I also know that kickboxing is not spacific to sprinting but one month I went along to a few sessions, and my sprinting instantly became more free with better posture and relaxation. I could go on, but no more need.

Even though ground contact time in drills is longer than in sprinting,
most sprint drills would not increase the ground contact time (for your normal sprinting) if the relevant limbs are APROACHING the gound at the APROPPRIATE angles. Even if the drill/exercise has much greater ground contact time than sprinting because of less energy and speed application than in sprinting.

Was this finding published or is it in press? Do you have the reference handy.

Thanks a very interesting post.

It’s very well argeed that the only way to train for sprinting is sprinting itself. It would be interesting to find out exactly where these drills came from and first started being used. My theory is that they originated from marching drills that were focused on teaching technique to incapable athletes. Even a modest athletic talent should be skipping by first grade. As far as I know it, humans are the only mammal that can take something so easy to understand and make it confusing as hell…lol.

That’s hilarious!

I think many athletes/coaches hold the misconception that sprinting technique can be developed through the monotonous repetition of drills. When in reality sprint technique is determined largely by physiological parameters. Muscular power and strength are the key ingredients to good technique

The entire dissertation can be downloaded from http://mspace.lib.umanitoba.ca/handle/1993/1215

I will never believe the a’s and b’s drills are bad to use or useless, they have greatly worked for me and are used by every world class sprinter, unless someone can prove to me its not :rolleyes:

i believe the guys who produce results on the track

Ya, i mean talk is talk, what gets you results is whats matters.

For me drills work in a different way by giving you the kinesthetic feeling of positions and providing some specific strengthening exercises. I also think they are overrated for improving technique par se but they are useful. It’s like in Pole Vault where you use giants on a high bar to work on timing and rhythm for inversion but it is completely different to on the pole. Still from doing it myself I think it really helps you to begin to learn the proprioception required to master such a complex skill. If nothing else it improves confidence!
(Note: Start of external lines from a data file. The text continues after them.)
`src/rtl/pcv_pkg.sv`:
```
// ----------------------------------------------------------------------------
// pcv_pkg
// Shared types, constants and table functions of the power-curve oscillator.
// ----------------------------------------------------------------------------
package pcv_pkg;

    localparam int CHANNELS_DEF    = 16;
    localparam int SAMPLE_RATE_DEF = 48000;

    // Configuration register indexes.
    localparam logic [2:0] REG_COARSE = 3'd0;
    localparam logic [2:0] REG_POW_1  = 3'd1;
    localparam logic [2:0] REG_POW_2  = 3'd2;
    localparam logic [2:0] REG_POW_3  = 3'd3;
    localparam logic [2:0] REG_POW_4  = 3'd4;
    localparam logic [2:0] REG_DIV    = 3'd5;
    localparam logic [2:0] REG_MODE   = 3'd6;

    localparam logic signed [10:0] COARSE_RST = 11'sd0;
    localparam logic signed [14:0] POW_RST    = 15'sd2048;
    localparam logic [7:0]         DIV_RST    = 8'd1;
    localparam logic [1:0]         MODE_RST   = 2'd2;

    // 10240 * C4 in Q16, the numerator constant of the phase increment.
    localparam logic [63:0] K_BASE = 64'd175573944320;
    localparam logic [63:0] WRAP   = 64'd671088640;
    localparam logic [29:0] SEG    = 30'd167772160;
    // log2 of one segment length, Q16.
    localparam logic [21:0] LSEG   = 22'd1790570;
    localparam logic [24:0] PCAP   = 25'd16777216;

    localparam int DVDW      = 55;
    localparam int MUL1_STEPS = 17;
    localparam int MUL2_STEPS = 16;
    localparam int MOD_TOP    = 17;

    localparam logic ALU_ADD  = 1'b0;
    localparam logic ALU_CSUB = 1'b1;

    localparam logic [1:0] PV_NORM = 2'd0;
    localparam logic [1:0] PV_CAP  = 2'd1;
    localparam logic [1:0] PV_ZERO = 2'd2;

    typedef struct packed {
        logic        op;
        logic [63:0] a;
        logic [63:0] b;
    } t_alu_req;

    function automatic logic [17:0] exp_tab(input logic [4:0] k);
        logic [17:0] v;
        case (k)
            5'd0:    v = 18'd65536;
            5'd1:    v = 18'd68438;
            5'd2:    v = 18'd71468;
            5'd3:    v = 18'd74632;
            5'd4:    v = 18'd77936;
            5'd5:    v = 18'd81386;
            5'd6:    v = 18'd84990;
            5'd7:    v = 18'd88752;
            5'd8:    v = 18'd92682;
            5'd9:    v = 18'd96785;
            5'd10:   v = 18'd101070;
            5'd11:   v = 18'd105545;
            5'd12:   v = 18'd110218;
            5'd13:   v = 18'd115098;
            5'd14:   v = 18'd120194;
            5'd15:   v = 18'd125515;
            default: v = 18'd131072;
        endcase
        return v;
    endfunction

    function automatic logic [17:0] log_tab(input logic [4:0] k);
        logic [17:0] v;
        case (k)
            5'd0:    v = 18'd0;
            5'd1:    v = 18'd5732;
            5'd2:    v = 18'd11136;
            5'd3:    v = 18'd16248;
            5'd4:    v = 18'd21098;
            5'd5:    v = 18'd25711;
            5'd6:    v = 18'd30109;
            5'd7:    v = 18'd34312;
            5'd8:    v = 18'd38336;
            5'd9:    v = 18'd42196;
            5'd10:   v = 18'd45904;
            5'd11:   v = 18'd49472;
            5'd12:   v = 18'd52911;
            5'd13:   v = 18'd56229;
            5'd14:   v = 18'd59434;
            5'd15:   v = 18'd62534;
            default: v = 18'd65536;
        endcase
        return v;
    endfunction

    // Linear interpolation between table points, sixteen steps over a Q16 fraction.
    function automatic logic [17:0] interp(input logic sel_log, input logic [15:0] x);
        logic [4:0]  k;
        logic [17:0] lo;
        logic [17:0] hi;
        logic [29:0] prod;
        k    = {1'b0, x[15:12]};
        lo   = sel_log ? log_tab(k) : exp_tab(k);
        hi   = sel_log ? log_tab(k + 5'd1) : exp_tab(k + 5'd1);
        prod = 30'(hi - lo) * 30'(x[11:0]);
        return lo + prod[29:12];
    endfunction

endpackage

```
`src/rtl/pcv_alu.sv`:
```
// ----------------------------------------------------------------------------
// pcv_alu
// Shared 64-bit adder and compare-subtract used by the multiply, divide, add and wrap steps.
// ----------------------------------------------------------------------------
module pcv_alu (
    input  pcv_pkg::t_alu_req i_req,
    output logic [63:0]       o_res,
    output logic              o_ge
);

    always_comb begin
        o_ge = (i_req.a >= i_req.b);
        case (i_req.op)
            pcv_pkg::ALU_ADD:  o_res = i_req.a + i_req.b;
            pcv_pkg::ALU_CSUB: o_res = o_ge ? (i_req.a - i_req.b) : i_req.a;
            default:           o_res = i_req.a;
        endcase
    end

endmodule

```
With respect to the time and effort taken to perform the study and the useful measurements that were taken…

Doesn’t this study just affirm what we already knew?

I don’t think anyone here was under the impression that he who performs the drills most efficiently, or the most rapidly, will secure his place in the finals of the A category of the 100m this year at the big show.
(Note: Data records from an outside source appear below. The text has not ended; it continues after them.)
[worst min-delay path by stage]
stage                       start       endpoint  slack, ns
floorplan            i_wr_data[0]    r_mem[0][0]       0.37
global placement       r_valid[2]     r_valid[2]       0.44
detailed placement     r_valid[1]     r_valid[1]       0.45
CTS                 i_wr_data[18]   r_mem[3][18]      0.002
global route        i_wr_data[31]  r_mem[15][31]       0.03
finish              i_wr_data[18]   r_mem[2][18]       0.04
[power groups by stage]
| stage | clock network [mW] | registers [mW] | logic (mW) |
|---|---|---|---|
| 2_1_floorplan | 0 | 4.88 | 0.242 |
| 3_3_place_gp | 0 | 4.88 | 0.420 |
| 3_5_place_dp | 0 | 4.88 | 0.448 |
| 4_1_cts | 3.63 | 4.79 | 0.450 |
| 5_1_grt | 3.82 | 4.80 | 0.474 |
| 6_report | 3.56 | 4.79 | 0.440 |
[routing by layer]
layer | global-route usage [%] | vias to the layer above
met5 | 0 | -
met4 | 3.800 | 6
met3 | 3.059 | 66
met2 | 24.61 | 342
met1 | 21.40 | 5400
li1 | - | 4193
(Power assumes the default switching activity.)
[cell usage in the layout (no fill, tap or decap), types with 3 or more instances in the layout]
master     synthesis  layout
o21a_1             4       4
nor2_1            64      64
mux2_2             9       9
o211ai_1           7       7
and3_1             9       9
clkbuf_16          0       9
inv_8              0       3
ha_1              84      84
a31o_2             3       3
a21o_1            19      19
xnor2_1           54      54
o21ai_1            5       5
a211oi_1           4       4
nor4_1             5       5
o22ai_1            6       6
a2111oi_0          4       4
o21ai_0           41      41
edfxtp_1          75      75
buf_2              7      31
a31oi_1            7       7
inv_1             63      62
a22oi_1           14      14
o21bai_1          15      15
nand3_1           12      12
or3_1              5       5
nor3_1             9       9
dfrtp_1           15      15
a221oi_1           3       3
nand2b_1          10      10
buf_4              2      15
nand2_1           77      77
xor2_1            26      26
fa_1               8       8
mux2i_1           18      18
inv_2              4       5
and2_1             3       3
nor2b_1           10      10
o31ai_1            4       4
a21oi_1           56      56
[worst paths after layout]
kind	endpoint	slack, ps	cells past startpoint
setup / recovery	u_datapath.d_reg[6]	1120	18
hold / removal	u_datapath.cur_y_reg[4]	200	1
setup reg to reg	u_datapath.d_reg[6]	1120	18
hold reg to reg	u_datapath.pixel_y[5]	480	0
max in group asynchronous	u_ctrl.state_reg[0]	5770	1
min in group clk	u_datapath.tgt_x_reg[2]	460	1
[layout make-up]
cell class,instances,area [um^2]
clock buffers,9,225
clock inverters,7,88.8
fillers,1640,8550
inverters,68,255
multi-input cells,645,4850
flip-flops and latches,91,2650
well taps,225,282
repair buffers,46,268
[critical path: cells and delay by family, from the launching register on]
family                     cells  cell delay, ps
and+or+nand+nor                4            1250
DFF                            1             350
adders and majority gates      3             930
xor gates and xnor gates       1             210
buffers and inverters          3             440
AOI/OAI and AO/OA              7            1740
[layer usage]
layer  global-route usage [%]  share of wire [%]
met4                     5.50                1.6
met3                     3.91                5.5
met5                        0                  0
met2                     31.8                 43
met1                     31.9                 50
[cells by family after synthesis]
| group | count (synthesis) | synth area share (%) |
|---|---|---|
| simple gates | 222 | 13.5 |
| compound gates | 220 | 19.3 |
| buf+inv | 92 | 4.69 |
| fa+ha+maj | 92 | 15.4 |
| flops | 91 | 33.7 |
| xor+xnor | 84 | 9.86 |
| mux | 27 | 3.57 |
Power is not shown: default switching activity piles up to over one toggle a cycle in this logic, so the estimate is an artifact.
nor do I think that anyone here was under the impression that if their athletes demonstrated high efficiency in the drills they would also demonstrate kinematic sprinting excellence.

Of course if I am incorrect on one or both counts than I suspect that those coaches who thought otherwise experienced a paradigm shift in their thinking after reviewing the findings and now have a host of things to think about in terms of what it takes to develop world class speed.

Yes. Drills are useful but different. for example good As have the foot under ther knee throughout while there is step-over in the sprints. this is where the jerks came in to re-interpret what Mach had in mind- as if he couldn’t speak for himself. likewise, drills, like jumps etc have their own rythem to optimise a shortened GCT. The more you rush them the worse the GCT becomes.